*** THE DATA Section Begins ***

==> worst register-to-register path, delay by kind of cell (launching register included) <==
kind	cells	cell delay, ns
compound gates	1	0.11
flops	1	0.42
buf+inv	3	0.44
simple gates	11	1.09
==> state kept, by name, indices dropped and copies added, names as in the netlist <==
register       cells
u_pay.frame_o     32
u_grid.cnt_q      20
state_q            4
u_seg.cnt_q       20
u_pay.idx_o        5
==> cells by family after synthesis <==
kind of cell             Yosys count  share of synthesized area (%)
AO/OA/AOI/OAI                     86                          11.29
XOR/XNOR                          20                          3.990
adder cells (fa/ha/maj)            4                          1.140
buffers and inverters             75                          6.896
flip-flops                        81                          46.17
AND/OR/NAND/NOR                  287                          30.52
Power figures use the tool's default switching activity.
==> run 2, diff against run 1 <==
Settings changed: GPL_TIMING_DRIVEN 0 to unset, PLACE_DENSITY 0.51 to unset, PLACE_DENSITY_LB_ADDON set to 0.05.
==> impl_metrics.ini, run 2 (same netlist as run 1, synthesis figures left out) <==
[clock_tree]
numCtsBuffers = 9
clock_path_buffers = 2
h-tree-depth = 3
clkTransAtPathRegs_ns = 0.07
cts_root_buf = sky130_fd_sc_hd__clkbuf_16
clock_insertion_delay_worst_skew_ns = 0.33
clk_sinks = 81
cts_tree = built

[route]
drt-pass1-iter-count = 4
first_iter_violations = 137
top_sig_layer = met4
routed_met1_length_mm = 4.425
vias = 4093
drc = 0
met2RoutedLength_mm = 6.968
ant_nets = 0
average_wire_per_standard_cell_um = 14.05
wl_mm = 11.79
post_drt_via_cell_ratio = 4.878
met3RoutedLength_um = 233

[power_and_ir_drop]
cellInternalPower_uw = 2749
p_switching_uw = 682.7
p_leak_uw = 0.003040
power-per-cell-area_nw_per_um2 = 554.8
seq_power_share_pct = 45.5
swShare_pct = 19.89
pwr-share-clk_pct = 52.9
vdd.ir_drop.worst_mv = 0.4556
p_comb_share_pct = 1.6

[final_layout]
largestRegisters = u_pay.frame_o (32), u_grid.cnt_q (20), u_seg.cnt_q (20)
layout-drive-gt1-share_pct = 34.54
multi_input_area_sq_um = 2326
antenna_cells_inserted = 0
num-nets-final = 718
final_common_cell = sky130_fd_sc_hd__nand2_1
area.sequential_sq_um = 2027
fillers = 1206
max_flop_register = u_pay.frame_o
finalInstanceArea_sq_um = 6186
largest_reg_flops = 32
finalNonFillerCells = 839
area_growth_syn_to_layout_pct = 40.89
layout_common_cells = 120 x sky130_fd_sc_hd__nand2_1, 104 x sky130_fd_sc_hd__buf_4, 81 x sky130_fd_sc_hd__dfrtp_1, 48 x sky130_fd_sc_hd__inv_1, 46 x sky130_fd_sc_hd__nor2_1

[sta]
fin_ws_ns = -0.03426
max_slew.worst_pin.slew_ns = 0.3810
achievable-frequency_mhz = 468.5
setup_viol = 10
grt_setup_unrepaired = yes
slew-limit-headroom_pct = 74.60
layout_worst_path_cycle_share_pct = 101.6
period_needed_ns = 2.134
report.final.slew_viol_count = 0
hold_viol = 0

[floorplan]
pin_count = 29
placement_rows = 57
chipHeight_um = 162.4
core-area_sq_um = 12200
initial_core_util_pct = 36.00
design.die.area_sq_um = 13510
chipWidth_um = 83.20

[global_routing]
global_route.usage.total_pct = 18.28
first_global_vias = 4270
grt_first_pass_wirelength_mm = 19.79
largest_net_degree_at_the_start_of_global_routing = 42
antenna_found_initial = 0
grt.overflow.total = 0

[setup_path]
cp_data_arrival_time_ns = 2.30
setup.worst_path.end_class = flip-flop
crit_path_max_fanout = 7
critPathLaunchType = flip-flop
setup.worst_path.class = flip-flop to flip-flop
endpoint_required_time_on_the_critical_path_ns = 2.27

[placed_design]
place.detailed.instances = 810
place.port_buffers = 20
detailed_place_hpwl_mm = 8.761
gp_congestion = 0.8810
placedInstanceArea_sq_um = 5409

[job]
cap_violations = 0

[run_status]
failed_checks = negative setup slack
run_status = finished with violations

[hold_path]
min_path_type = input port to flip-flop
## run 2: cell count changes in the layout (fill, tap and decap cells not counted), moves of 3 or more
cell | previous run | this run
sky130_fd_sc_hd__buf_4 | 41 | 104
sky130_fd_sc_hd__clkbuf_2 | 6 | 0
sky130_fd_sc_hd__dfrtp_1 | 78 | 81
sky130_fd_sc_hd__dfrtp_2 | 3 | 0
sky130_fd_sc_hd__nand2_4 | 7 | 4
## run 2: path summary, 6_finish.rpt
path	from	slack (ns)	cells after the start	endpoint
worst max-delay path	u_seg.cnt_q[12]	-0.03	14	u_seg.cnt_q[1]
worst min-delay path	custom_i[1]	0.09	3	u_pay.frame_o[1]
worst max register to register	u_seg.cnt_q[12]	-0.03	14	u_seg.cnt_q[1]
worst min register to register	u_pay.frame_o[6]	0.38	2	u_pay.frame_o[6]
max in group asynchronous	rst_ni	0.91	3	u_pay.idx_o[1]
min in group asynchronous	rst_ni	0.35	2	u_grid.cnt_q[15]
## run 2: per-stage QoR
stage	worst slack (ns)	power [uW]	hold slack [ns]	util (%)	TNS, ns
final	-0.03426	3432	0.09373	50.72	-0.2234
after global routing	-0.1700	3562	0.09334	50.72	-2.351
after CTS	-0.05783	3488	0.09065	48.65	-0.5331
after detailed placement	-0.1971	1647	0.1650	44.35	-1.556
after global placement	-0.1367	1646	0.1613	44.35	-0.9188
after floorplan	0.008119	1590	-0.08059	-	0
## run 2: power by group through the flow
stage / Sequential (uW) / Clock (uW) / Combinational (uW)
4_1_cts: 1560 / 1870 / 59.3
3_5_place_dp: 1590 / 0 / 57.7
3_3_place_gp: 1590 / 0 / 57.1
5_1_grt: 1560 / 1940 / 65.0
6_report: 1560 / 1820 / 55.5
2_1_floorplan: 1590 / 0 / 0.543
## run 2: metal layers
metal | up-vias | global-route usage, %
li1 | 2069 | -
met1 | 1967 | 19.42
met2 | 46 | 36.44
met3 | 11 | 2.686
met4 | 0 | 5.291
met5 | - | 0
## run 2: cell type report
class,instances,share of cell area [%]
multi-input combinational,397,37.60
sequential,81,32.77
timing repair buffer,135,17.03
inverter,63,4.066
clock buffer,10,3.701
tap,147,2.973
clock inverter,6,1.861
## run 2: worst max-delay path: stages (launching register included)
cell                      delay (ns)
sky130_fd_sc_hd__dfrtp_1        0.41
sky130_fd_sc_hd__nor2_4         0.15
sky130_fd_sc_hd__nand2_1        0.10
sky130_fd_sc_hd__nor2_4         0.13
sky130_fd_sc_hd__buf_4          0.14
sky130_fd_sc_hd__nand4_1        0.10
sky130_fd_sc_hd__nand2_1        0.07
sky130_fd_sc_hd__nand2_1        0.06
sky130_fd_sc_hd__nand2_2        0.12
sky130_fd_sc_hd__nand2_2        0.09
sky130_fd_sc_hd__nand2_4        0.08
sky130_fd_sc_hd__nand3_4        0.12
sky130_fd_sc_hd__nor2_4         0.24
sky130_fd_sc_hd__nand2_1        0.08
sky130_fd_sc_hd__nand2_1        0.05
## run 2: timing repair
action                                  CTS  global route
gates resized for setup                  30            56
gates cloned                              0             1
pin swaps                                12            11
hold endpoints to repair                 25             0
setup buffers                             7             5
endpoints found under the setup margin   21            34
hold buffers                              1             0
File: src/rtl/trib_v5_incr.sv
module trib_v5_incr #(
    parameter int INC_W = 2
) (
    input  logic             clk,
    input  logic             rst_n,
    input  logic             frame_stb,
    input  logic [1:0]       par_err,
    input  logic             rei_bit,
    output logic [INC_W-1:0] par_inc,
    output logic [INC_W-1:0] rei_inc
);

    localparam logic [INC_W-1:0] INC_TWO = INC_W'(2);
    localparam logic [INC_W-1:0] INC_ONE = INC_W'(1);

    // Parity errors per frame are limited to the two parity bits
    always_comb begin
        par_inc = '0;
        if (frame_stb) begin
            unique case (par_err)
                2'd0:    par_inc = '0;
                2'd1:    par_inc = INC_ONE;
                default: par_inc = INC_TWO;
            endcase
        end
    end

    always_comb begin
        rei_inc = '0;
        if (frame_stb && rei_bit) begin
            rei_inc = INC_ONE;
        end
    end

    AST_INC_RANGE: assert property (@(posedge clk) disable iff (!rst_n)
        (par_inc <= INC_TWO) && (rei_inc <= INC_ONE));

    AST_NO_STROBE_NO_INC: assert property (@(posedge clk) disable iff (!rst_n)
        !frame_stb |-> (par_inc == '0 && rei_inc == '0));

endmodule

*** THE DATA Section Ends ***

EXERCISE GOAL — The records above should be printed exactly, please, from the first line through the line containing "clock_insertion_delay_worst_skew_ns = 0.33", with both ends kept and nothing past it.

REPLY TO THE EXERCISE —
==> worst register-to-register path, delay by kind of cell (launching register included) <==
kind	cells	cell delay, ns
compound gates	1	0.11
flops	1	0.42
buf+inv	3	0.44
simple gates	11	1.09
==> state kept, by name, indices dropped and copies added, names as in the netlist <==
register       cells
u_pay.frame_o     32
u_grid.cnt_q      20
state_q            4
u_seg.cnt_q       20
u_pay.idx_o        5
==> cells by family after synthesis <==
kind of cell             Yosys count  share of synthesized area (%)
AO/OA/AOI/OAI                     86                          11.29
XOR/XNOR                          20                          3.990
adder cells (fa/ha/maj)            4                          1.140
buffers and inverters             75                          6.896
flip-flops                        81                          46.17
AND/OR/NAND/NOR                  287                          30.52
Power figures use the tool's default switching activity.
==> run 2, diff against run 1 <==
Settings changed: GPL_TIMING_DRIVEN 0 to unset, PLACE_DENSITY 0.51 to unset, PLACE_DENSITY_LB_ADDON set to 0.05.
==> impl_metrics.ini, run 2 (same netlist as run 1, synthesis figures left out) <==
[clock_tree]
numCtsBuffers = 9
clock_path_buffers = 2
h-tree-depth = 3
clkTransAtPathRegs_ns = 0.07
cts_root_buf = sky130_fd_sc_hd__clkbuf_16
clock_insertion_delay_worst_skew_ns = 0.33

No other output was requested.